In making stock from bones, the method to be pursued is quite the opposite. Bones must be boiled, otherwise the gelatine in them will not be extracted; simmering would be of little use. The gelatine can only be thoroughly extracted when they are boiled at higher pressure than is possible in ordinary cookery. Bones contain so much gelatine that after they have been once used in stock they should be broken up in pieces and again boiled, so that the gelatine from the _inside_ may also be extracted.

An economical cook will often make excellent stock for soup from bones alone, with the addition of suitable vegetables for flavouring.
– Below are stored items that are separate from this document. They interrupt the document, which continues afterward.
<file path="src/hdl/ppt_pkg.sv">
`default_nettype none
package ppt_pkg;

  // CORDIC depth; the angle table holds 32 entries, so deeper settings stop there
  localparam int CORDIC_STAGES = 16;
  localparam int ATAN_ENTRIES  = 32;
  localparam int NUM_STAGES    = (CORDIC_STAGES > ATAN_ENTRIES) ? ATAN_ENTRIES : CORDIC_STAGES;
  localparam int STAGE_W       = $clog2(ATAN_ENTRIES);

  // Datapath widths: operand after pose subtraction, prescaled rotator word, angle residual
  localparam int OP_W   = 33;
  localparam int PROD_W = 64;
  localparam int XW     = 44;
  localparam int ZW     = 34;
  localparam int RND_W  = XW - 8;
  localparam int SUM_W  = 38;

  // 1/K of the rotator in Q0.30
  localparam logic [30:0] INV_GAIN = 31'd652032874;

  // Register indexes of the configuration port
  localparam logic [1:0] REG_POSE_X  = 2'd0;
  localparam logic [1:0] REG_POSE_Y  = 2'd1;
  localparam logic [1:0] REG_HEADING = 2'd2;

  // Command codes
  localparam logic CMD_BODY_TO_WORLD = 1'b0;
  localparam logic CMD_WORLD_TO_BODY = 1'b1;

  typedef struct packed {
    logic               command;
    logic signed [31:0] point_x;
    logic signed [31:0] point_y;
  } in_t;

  typedef struct packed {
    logic signed [31:0] out_x;
    logic signed [31:0] out_y;
    logic               saturated;
  } out_t;

  typedef struct packed {
    logic signed [31:0] pose_x;
    logic signed [31:0] pose_y;
    logic        [15:0] heading;
  } pose_t;

  // One beat travelling down the rotator chain
  typedef struct packed {
    logic                valid;
    logic                command;
    logic signed [XW-1:0] x;
    logic signed [XW-1:0] y;
    logic signed [ZW-1:0] z;
  } cell_t;

  // Arctangent of 2^-i as a 32-bit binary angle
  function automatic logic [31:0] atan_of(input logic [STAGE_W-1:0] i);
    logic [31:0] a;
    case (i)
      5'd0:    a = 32'h20000000;
      5'd1:    a = 32'h12E4051E;
      5'd2:    a = 32'h09FB385B;
      5'd3:    a = 32'h051111D4;
      5'd4:    a = 32'h028B0D43;
      5'd5:    a = 32'h0145D7E1;
      5'd6:    a = 32'h00A2F61E;
      5'd7:    a = 32'h00517C55;
      5'd8:    a = 32'h0028BE53;
      5'd9:    a = 32'h00145F2F;
      5'd10:   a = 32'h000A2F98;
      5'd11:   a = 32'h000517CC;
      5'd12:   a = 32'h00028BE6;
      5'd13:   a = 32'h000145F3;
      5'd14:   a = 32'h0000A2FA;
      5'd15:   a = 32'h0000517D;
      5'd16:   a = 32'h000028BE;
      5'd17:   a = 32'h0000145F;
      5'd18:   a = 32'h00000A30;
      5'd19:   a = 32'h00000518;
      5'd20:   a = 32'h0000028C;
      5'd21:   a = 32'h00000146;
      5'd22:   a = 32'h000000A3;
      5'd23:   a = 32'h00000051;
      5'd24:   a = 32'h00000029;
      5'd25:   a = 32'h00000014;
      5'd26:   a = 32'h0000000A;
      5'd27:   a = 32'h00000005;
      5'd28:   a = 32'h00000003;
      5'd29:   a = 32'h00000001;
      5'd30:   a = 32'h00000001;
      default: a = 32'h00000000;
    endcase
    return a;
  endfunction

endpackage
`default_nettype wire

</file>
<file path="src/hdl/ppt_prep.sv">
`default_nettype none
module ppt_prep (
  input  wire logic            clk,
  input  wire logic            rst,
  input  wire logic            start,
  input  wire ppt_pkg::in_t    request,
  input  wire ppt_pkg::pose_t  pose,
  output ppt_pkg::cell_t       head
);

  // Stage one: operands and rotation angle
  logic                            s1_valid;
  logic                            s1_command;
  logic signed [ppt_pkg::OP_W-1:0] s1_u;
  logic signed [ppt_pkg::OP_W-1:0] s1_v;
  logic        [15:0]              s1_ang;

  // Stage two: gain-compensated products
  logic                              s2_valid;
  logic                              s2_command;
  logic signed [ppt_pkg::PROD_W-1:0] s2_pu;
  logic signed [ppt_pkg::PROD_W-1:0] s2_pv;
  logic        [15:0]                s2_ang;

  logic signed [ppt_pkg::OP_W-1:0]   u_next;
  logic signed [ppt_pkg::OP_W-1:0]   v_next;
  logic        [15:0]                ang_next;
  logic signed [ppt_pkg::PROD_W-1:0] ru;
  logic signed [ppt_pkg::PROD_W-1:0] rv;
  logic signed [ppt_pkg::XW-1:0]     xs;
  logic signed [ppt_pkg::XW-1:0]     ys;
  logic                              flip;
  logic        [31:0]                a32;
  ppt_pkg::cell_t                    head_next;

  // Form operands: subtract the pose and negate the heading for world to body
  always_comb begin
    if (request.command == ppt_pkg::CMD_WORLD_TO_BODY) begin
      u_next   = ppt_pkg::OP_W'(request.point_x) - ppt_pkg::OP_W'(pose.pose_x);
      v_next   = ppt_pkg::OP_W'(request.point_y) - ppt_pkg::OP_W'(pose.pose_y);
      ang_next = 16'(16'd0 - pose.heading);
    end else begin
      u_next   = ppt_pkg::OP_W'(request.point_x);
      v_next   = ppt_pkg::OP_W'(request.point_y);
      ang_next = pose.heading;
    end
  end

  always_ff @(posedge clk) begin
    s1_u       <= u_next;
    s1_v       <= v_next;
    s1_ang     <= ang_next;
    s1_command <= request.command;
    s2_pu      <= ppt_pkg::PROD_W'(s1_u * $signed({1'b0, ppt_pkg::INV_GAIN}));
    s2_pv      <= ppt_pkg::PROD_W'(s1_v * $signed({1'b0, ppt_pkg::INV_GAIN}));
    s2_ang     <= s1_ang;
    s2_command <= s1_command;
    head.command <= head_next.command;
    head.x       <= head_next.x;
    head.y       <= head_next.y;
    head.z       <= head_next.z;
  end

  // Advance the valid marks
  always_ff @(posedge clk) begin
    if (rst) begin
      s1_valid   <= 1'b0;
      s2_valid   <= 1'b0;
      head.valid <= 1'b0;
    end else begin
      s1_valid   <= start;
      s2_valid   <= s1_valid;
      head.valid <= head_next.valid;
    end
  end

  // Round to Q.24 and fold the angle into the right half plane
  always_comb begin
    ru   = s2_pu + ppt_pkg::PROD_W'(64'sd2097152);
    rv   = s2_pv + ppt_pkg::PROD_W'(64'sd2097152);
    xs   = ppt_pkg::XW'($signed(ru[ppt_pkg::PROD_W-1:22]));
    ys   = ppt_pkg::XW'($signed(rv[ppt_pkg::PROD_W-1:22]));
    flip = s2_ang[15] ^ s2_ang[14];
    a32  = {s2_ang[15] ^ flip, s2_ang[14:0], 16'd0};
    head_next.valid   = s2_valid;
    head_next.command = s2_command;
    head_next.x       = flip ? -xs : xs;
    head_next.y       = flip ? -ys : ys;
    head_next.z       = ppt_pkg::ZW'($signed(a32));
  end

endmodule
`default_nettype wire

</file>
[config.mk]
export PLATFORM = sky130hd
export DESIGN_NAME = ppt_post
export DESIGN_NICKNAME = d
export VERILOG_FILES = /design/src/hdl/ppt_pkg.sv /design/src/hdl/ppt_post.sv
export SDC_FILE = /design/constraint.sdc
export NUM_CORES = 1
export LEC_CHECK = 0
export ABC_AREA = 1
export BUFFER_PORTS_ARGS = -buffer_cell sky130_fd_sc_hd__buf_2
export CAP_MARGIN = 20
export CORE_ASPECT_RATIO = 0.9
export CORE_MARGIN = 3
export CORE_UTILIZATION = 45
export DETAILED_ROUTE_END_ITERATION = 16
export GPL_ROUTABILITY_DRIVEN = 0
export PLACE_DENSITY = 0.72
export SYNTH_ARGS = -nofsm -noshare
export SYNTH_HDL_FRONTEND = slang
export SYNTH_SLANG_ARGS = --single-unit
[constraint.sdc]
create_clock -name clk -period 4.1 [get_ports clk]
set_input_delay 0 -clock clk [delete_from_list [all_inputs] [get_ports clk]]
set_output_delay 0 -clock clk [all_outputs]
set_load 0.005 [all_outputs]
First Stock for Clear Soup.

_Ingredients_--4 lb. of shin of beef, or 2 lb. of shin of beef and 2 lb. of knuckle of veal.

5 pints of water.

2 carrots.

2 turnips.

1 onion.

The white part of a leek.

1 dozen peppercorns.

1 sprig of parsley, thyme, and marjoram.

A bay leaf.

Pepper and salt.

_Method._--Cut the meat into pieces about one inch in size.

Break up the bone and remove the marrow.

Put bones and meat into a stockpot with the cold water.

Let them soak for half an hour.

Then put the pot on the fire; add some salt and pepper to it, and gently simmer the contents for half an hour.

Next put in the vegetables sliced, and the herbs tied together.

Simmer for 4 hours longer, skimming occasionally.

Strain into a clean pan, and set aside to get cold.

White Stock.

This may be made by the directions in the preceding recipe, using white meat instead of beef; knuckle of veal is considered the stock meat for white soup. Knuckle of veal and a rabbit make excellent stock.

Very good economical white stock may be made by using bones only in making the stock, and no meat; use a ham-bone, if possible, with the others, as this gives a nice flavour.

Second Stock.

Take any scraps of cooked or uncooked meat; any bones, cooked or uncooked, to make second stock. Allow one pint of water to every pound of meat and bones, and vegetables in the same proportion as for first stock. The bones should be broken up. Boil gently until all the virtue is extracted from the meat, bones, and vegetables. The contents of the stockpot should be emptied into a pan every night, and the stock strained from the meat, bones, and vegetables. These should be looked over, and the bones, meat, &c., which are of no further use removed; the remainder should be set aside to use with fresh stock material. Bones may be boiled for a very long time before the gelatine will be perfectly extracted.